▶ **EXERCISE REQUIREMENTS**:
Please repeat, from the entries that follow, the lines from the one containing "pwr,power,9.98,mW" through the one containing "gates resized for setup | 62 | 135" exactly, adding nothing.
********
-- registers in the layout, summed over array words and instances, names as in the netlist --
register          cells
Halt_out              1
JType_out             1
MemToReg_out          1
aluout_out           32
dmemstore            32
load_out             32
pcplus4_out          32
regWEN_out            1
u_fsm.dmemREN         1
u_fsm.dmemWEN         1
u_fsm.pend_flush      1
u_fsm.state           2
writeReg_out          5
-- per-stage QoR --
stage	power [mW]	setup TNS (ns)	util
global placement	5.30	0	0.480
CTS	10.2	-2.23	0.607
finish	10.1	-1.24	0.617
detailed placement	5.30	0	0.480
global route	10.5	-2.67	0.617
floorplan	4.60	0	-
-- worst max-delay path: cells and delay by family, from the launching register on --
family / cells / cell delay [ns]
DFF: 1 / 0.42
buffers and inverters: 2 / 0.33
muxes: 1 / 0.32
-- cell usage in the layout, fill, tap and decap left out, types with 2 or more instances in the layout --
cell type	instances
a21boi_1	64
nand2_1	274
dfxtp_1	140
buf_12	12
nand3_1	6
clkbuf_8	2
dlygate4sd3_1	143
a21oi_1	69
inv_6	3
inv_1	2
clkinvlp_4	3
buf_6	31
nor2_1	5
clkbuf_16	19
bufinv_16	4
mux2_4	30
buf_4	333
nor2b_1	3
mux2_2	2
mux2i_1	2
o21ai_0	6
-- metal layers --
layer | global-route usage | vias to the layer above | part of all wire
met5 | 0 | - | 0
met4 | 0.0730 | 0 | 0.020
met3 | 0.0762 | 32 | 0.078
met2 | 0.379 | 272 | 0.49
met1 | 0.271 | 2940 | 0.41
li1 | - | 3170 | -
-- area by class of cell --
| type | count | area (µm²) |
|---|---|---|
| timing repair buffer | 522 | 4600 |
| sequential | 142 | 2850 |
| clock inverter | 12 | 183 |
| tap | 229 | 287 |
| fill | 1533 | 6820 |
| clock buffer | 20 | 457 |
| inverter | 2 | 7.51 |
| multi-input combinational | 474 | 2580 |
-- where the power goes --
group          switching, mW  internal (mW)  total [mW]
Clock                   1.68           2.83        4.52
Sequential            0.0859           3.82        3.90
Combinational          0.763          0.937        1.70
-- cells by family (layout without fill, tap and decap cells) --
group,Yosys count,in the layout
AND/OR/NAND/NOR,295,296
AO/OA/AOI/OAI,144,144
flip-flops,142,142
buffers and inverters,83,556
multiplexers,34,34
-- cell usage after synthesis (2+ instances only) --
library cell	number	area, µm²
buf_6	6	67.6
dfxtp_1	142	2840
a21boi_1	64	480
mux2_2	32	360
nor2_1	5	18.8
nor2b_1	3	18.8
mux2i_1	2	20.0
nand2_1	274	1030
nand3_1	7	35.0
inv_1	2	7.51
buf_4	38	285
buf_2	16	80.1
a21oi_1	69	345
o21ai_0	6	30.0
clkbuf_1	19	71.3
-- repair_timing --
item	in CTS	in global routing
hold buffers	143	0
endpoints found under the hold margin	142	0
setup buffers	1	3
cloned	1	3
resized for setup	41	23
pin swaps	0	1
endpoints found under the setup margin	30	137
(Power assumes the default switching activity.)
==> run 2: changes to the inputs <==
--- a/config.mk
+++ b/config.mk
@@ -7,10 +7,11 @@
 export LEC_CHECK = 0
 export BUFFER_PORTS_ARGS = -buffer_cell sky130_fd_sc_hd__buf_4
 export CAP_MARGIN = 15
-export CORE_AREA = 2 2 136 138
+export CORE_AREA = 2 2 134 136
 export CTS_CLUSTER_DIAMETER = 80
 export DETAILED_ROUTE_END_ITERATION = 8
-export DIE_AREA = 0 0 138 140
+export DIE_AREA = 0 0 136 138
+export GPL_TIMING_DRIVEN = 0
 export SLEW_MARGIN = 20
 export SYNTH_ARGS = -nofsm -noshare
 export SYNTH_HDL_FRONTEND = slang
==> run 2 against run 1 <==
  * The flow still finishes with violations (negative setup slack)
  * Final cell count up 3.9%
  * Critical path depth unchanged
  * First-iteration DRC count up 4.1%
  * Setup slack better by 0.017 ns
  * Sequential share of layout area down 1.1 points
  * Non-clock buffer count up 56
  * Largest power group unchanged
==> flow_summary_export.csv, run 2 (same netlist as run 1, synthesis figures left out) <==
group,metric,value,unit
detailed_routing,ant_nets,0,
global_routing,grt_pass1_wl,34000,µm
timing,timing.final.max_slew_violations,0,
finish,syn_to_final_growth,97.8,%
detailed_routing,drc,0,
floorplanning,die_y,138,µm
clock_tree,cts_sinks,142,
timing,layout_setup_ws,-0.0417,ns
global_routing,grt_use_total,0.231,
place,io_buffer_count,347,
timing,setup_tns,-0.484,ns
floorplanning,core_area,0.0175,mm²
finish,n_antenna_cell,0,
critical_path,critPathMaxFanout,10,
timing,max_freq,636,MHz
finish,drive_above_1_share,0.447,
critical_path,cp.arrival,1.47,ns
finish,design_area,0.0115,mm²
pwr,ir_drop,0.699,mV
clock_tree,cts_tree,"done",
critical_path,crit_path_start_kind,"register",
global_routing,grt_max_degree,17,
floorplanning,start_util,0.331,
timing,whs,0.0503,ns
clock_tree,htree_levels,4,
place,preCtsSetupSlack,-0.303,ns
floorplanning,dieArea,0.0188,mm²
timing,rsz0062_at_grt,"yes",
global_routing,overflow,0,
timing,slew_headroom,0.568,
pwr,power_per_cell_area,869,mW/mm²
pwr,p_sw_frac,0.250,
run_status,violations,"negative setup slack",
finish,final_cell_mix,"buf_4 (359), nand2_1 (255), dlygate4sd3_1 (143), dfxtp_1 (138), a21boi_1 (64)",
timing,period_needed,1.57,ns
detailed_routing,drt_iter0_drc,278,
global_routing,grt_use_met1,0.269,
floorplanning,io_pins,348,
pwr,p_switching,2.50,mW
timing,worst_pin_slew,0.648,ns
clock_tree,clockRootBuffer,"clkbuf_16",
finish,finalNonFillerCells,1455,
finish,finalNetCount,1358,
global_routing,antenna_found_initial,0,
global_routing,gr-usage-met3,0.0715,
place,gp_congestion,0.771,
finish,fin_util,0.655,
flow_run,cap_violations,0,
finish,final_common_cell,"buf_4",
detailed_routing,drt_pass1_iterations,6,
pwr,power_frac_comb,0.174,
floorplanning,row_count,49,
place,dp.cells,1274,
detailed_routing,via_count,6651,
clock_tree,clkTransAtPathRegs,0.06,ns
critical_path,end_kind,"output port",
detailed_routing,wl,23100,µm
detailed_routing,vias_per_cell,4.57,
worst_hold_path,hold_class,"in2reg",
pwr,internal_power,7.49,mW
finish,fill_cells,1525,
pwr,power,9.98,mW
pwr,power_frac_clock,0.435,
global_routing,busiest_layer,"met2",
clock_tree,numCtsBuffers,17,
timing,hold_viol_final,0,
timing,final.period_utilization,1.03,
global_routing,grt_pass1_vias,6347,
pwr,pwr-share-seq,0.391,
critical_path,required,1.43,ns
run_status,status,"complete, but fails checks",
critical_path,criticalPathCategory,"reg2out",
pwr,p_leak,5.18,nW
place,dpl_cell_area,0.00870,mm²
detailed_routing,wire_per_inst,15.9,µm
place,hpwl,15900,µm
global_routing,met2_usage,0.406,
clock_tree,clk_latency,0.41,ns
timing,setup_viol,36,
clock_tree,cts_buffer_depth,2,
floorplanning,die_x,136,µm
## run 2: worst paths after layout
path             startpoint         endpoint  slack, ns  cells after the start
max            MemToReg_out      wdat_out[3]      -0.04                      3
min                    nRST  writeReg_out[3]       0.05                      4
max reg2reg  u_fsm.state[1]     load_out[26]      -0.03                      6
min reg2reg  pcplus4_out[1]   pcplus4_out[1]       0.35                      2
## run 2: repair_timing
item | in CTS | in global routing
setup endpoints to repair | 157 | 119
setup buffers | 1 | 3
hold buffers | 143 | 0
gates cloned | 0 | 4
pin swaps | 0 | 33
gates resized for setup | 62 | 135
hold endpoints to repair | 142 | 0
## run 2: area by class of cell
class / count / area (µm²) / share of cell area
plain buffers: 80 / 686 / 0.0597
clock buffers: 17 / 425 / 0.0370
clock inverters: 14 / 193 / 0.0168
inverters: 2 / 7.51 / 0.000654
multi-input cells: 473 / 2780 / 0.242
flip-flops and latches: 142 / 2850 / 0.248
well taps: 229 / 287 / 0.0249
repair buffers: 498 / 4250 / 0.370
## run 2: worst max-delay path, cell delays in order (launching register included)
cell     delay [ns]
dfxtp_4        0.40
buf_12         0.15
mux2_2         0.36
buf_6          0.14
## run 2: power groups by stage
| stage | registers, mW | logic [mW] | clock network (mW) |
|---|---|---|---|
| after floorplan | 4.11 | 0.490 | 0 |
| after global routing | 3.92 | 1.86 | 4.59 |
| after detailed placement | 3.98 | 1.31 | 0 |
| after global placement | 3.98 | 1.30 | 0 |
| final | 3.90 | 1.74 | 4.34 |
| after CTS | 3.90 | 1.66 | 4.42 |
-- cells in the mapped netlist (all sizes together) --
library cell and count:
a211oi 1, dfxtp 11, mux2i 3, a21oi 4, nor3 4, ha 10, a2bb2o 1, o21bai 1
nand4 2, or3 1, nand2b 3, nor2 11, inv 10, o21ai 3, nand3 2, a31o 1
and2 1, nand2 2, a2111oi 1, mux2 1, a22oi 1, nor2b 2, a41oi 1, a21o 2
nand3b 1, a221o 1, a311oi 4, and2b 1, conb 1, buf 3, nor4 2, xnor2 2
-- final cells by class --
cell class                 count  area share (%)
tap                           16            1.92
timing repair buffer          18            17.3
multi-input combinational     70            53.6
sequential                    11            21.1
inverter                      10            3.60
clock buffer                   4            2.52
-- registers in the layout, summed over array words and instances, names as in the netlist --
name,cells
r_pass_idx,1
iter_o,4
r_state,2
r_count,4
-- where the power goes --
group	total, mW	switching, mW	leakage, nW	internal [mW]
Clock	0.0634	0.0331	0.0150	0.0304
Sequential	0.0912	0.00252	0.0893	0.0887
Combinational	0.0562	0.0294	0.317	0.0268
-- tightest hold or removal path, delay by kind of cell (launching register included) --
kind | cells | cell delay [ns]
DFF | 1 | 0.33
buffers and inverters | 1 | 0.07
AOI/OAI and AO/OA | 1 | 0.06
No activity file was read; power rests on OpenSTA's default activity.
File: src/rtl/layer_sequencer.sv
// layer_sequencer: gathers the parallel per-neuron results of one fully
// connected layer and replays them, in neuron order, as a serial stream
// for the next layer. Repeated strobes for a neuron already collected, and
// strobes that arrive while the frame is being streamed out, raise the
// sticky overflow flag.
//
// Handshake: a word transfers on a rising edge where o_valid and o_ready
// are both 1. While o_valid=1 and o_ready=0, o_data/o_idx/o_last hold
// their values. o_valid never drops without a transfer, except on reset.
module layer_sequencer #(
   parameter  int NN        = 10,
   parameter  int dataWidth = 16,
   localparam int IW        = (NN > 1) ? $clog2(NN) : 1
) (
   input  logic                    clk,
   input  logic                    rst,
   input  logic [NN-1:0]           i_valid,
   input  logic [NN*dataWidth-1:0] i_data,
   input  logic                    o_ready,
   output logic                    o_valid,
   output logic [dataWidth-1:0]    o_data,
   output logic [IW-1:0]           o_idx,
   output logic                    o_last,
   output logic                    busy,
   input  logic                    clr_ovf,
   output logic                    overflow,
   output logic [1:0]              state_dbg
);

   localparam logic [IW-1:0] LAST_IDX = IW'(NN - 1);

   typedef enum logic [1:0] {
      IDLE    = 2'd0,
      COLLECT = 2'd1,
      SEND    = 2'd2
   } state_t;

   state_t                 state;
   logic [NN-1:0]          mask;
   logic [IW-1:0]          idx;
   logic [dataWidth-1:0]   mem [NN];

   logic [NN-1:0]          mask_next;
   logic                   all_done;
   logic                   at_last;
   logic [IW-1:0]          idx_inc;
   logic [dataWidth-1:0]   first_word;
   logic                   set_ovf;

   // Next-mask, completion, index-advance and error-detect decode.
   always_comb begin
      mask_next  = mask | i_valid;
      all_done   = &mask_next;
      at_last    = (idx == LAST_IDX);
      idx_inc    = at_last ? '0 : idx + IW'(1);
      // Word 0 may be arriving on the very edge that completes the frame.
      first_word = i_valid[0] ? i_data[dataWidth-1:0] : mem[0];
      set_ovf    = 1'b0;
      if (state == SEND) begin
         set_ovf = |i_valid;
      end else begin
         set_ovf = |(i_valid & mask);
      end
   end

   // Result buffer: captures strobed words outside SEND; frozen while streaming.
   always_ff @(posedge clk) begin
      for (int k = 0; k < NN; k++) begin
         if ((state != SEND) && i_valid[k]) begin
            mem[k] <= i_data[k*dataWidth +: dataWidth];
         end
      end
   end

   // Frame FSM with registered stream outputs.
   always_ff @(posedge clk or negedge rst) begin
      if (!rst) begin
         state   <= IDLE;
         mask    <= '0;
         idx     <= '0;
         o_valid <= 1'b0;
         o_data  <= '0;
         o_idx   <= '0;
         o_last  <= 1'b0;
      end else begin
         case (state)
            IDLE, COLLECT: begin
               mask <= mask_next;
               if (all_done) begin
                  state   <= SEND;
                  idx     <= '0;
                  o_valid <= 1'b1;
                  o_data  <= first_word;
                  o_idx   <= '0;
                  o_last  <= (LAST_IDX == '0);
               end else if (|mask_next) begin
                  state <= COLLECT;
               end
            end
            SEND: begin
               if (o_ready) begin
                  if (at_last) begin
                     state   <= IDLE;
                     mask    <= '0;
                     idx     <= '0;
                     o_valid <= 1'b0;
                     o_data  <= '0;
                     o_idx   <= '0;
                     o_last  <= 1'b0;
                  end else begin
                     idx    <= idx_inc;
                     o_idx  <= idx_inc;
                     o_data <= mem[idx_inc];
                     o_last <= (idx_inc == LAST_IDX);
                  end
               end
            end
            default: begin
               state <= IDLE;
               mask  <= '0;
               idx   <= '0;
            end
         endcase
      end
   end

   // Sticky overflow: a new error wins over a same-cycle clear.
   always_ff @(posedge clk or negedge rst) begin
      if (!rst) begin
         overflow <= 1'b0;
      end else if (set_ovf) begin
         overflow <= 1'b1;
      end else if (clr_ovf) begin
         overflow <= 1'b0;
      end
   end

   assign busy      = (state != IDLE);
   assign state_dbg = state;

endmodule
********
▶ **ANSWER SECTION**:
pwr,power,9.98,mW
pwr,power_frac_clock,0.435,
global_routing,busiest_layer,"met2",
clock_tree,numCtsBuffers,17,
timing,hold_viol_final,0,
timing,final.period_utilization,1.03,
global_routing,grt_pass1_vias,6347,
pwr,pwr-share-seq,0.391,
critical_path,required,1.43,ns
run_status,status,"complete, but fails checks",
critical_path,criticalPathCategory,"reg2out",
pwr,p_leak,5.18,nW
place,dpl_cell_area,0.00870,mm²
detailed_routing,wire_per_inst,15.9,µm
place,hpwl,15900,µm
global_routing,met2_usage,0.406,
clock_tree,clk_latency,0.41,ns
timing,setup_viol,36,
clock_tree,cts_buffer_depth,2,
floorplanning,die_x,136,µm
## run 2: worst paths after layout
path             startpoint         endpoint  slack, ns  cells after the start
max            MemToReg_out      wdat_out[3]      -0.04                      3
min                    nRST  writeReg_out[3]       0.05                      4
max reg2reg  u_fsm.state[1]     load_out[26]      -0.03                      6
min reg2reg  pcplus4_out[1]   pcplus4_out[1]       0.35                      2
## run 2: repair_timing
item | in CTS | in global routing
setup endpoints to repair | 157 | 119
setup buffers | 1 | 3
hold buffers | 143 | 0
gates cloned | 0 | 4
pin swaps | 0 | 33
gates resized for setup | 62 | 135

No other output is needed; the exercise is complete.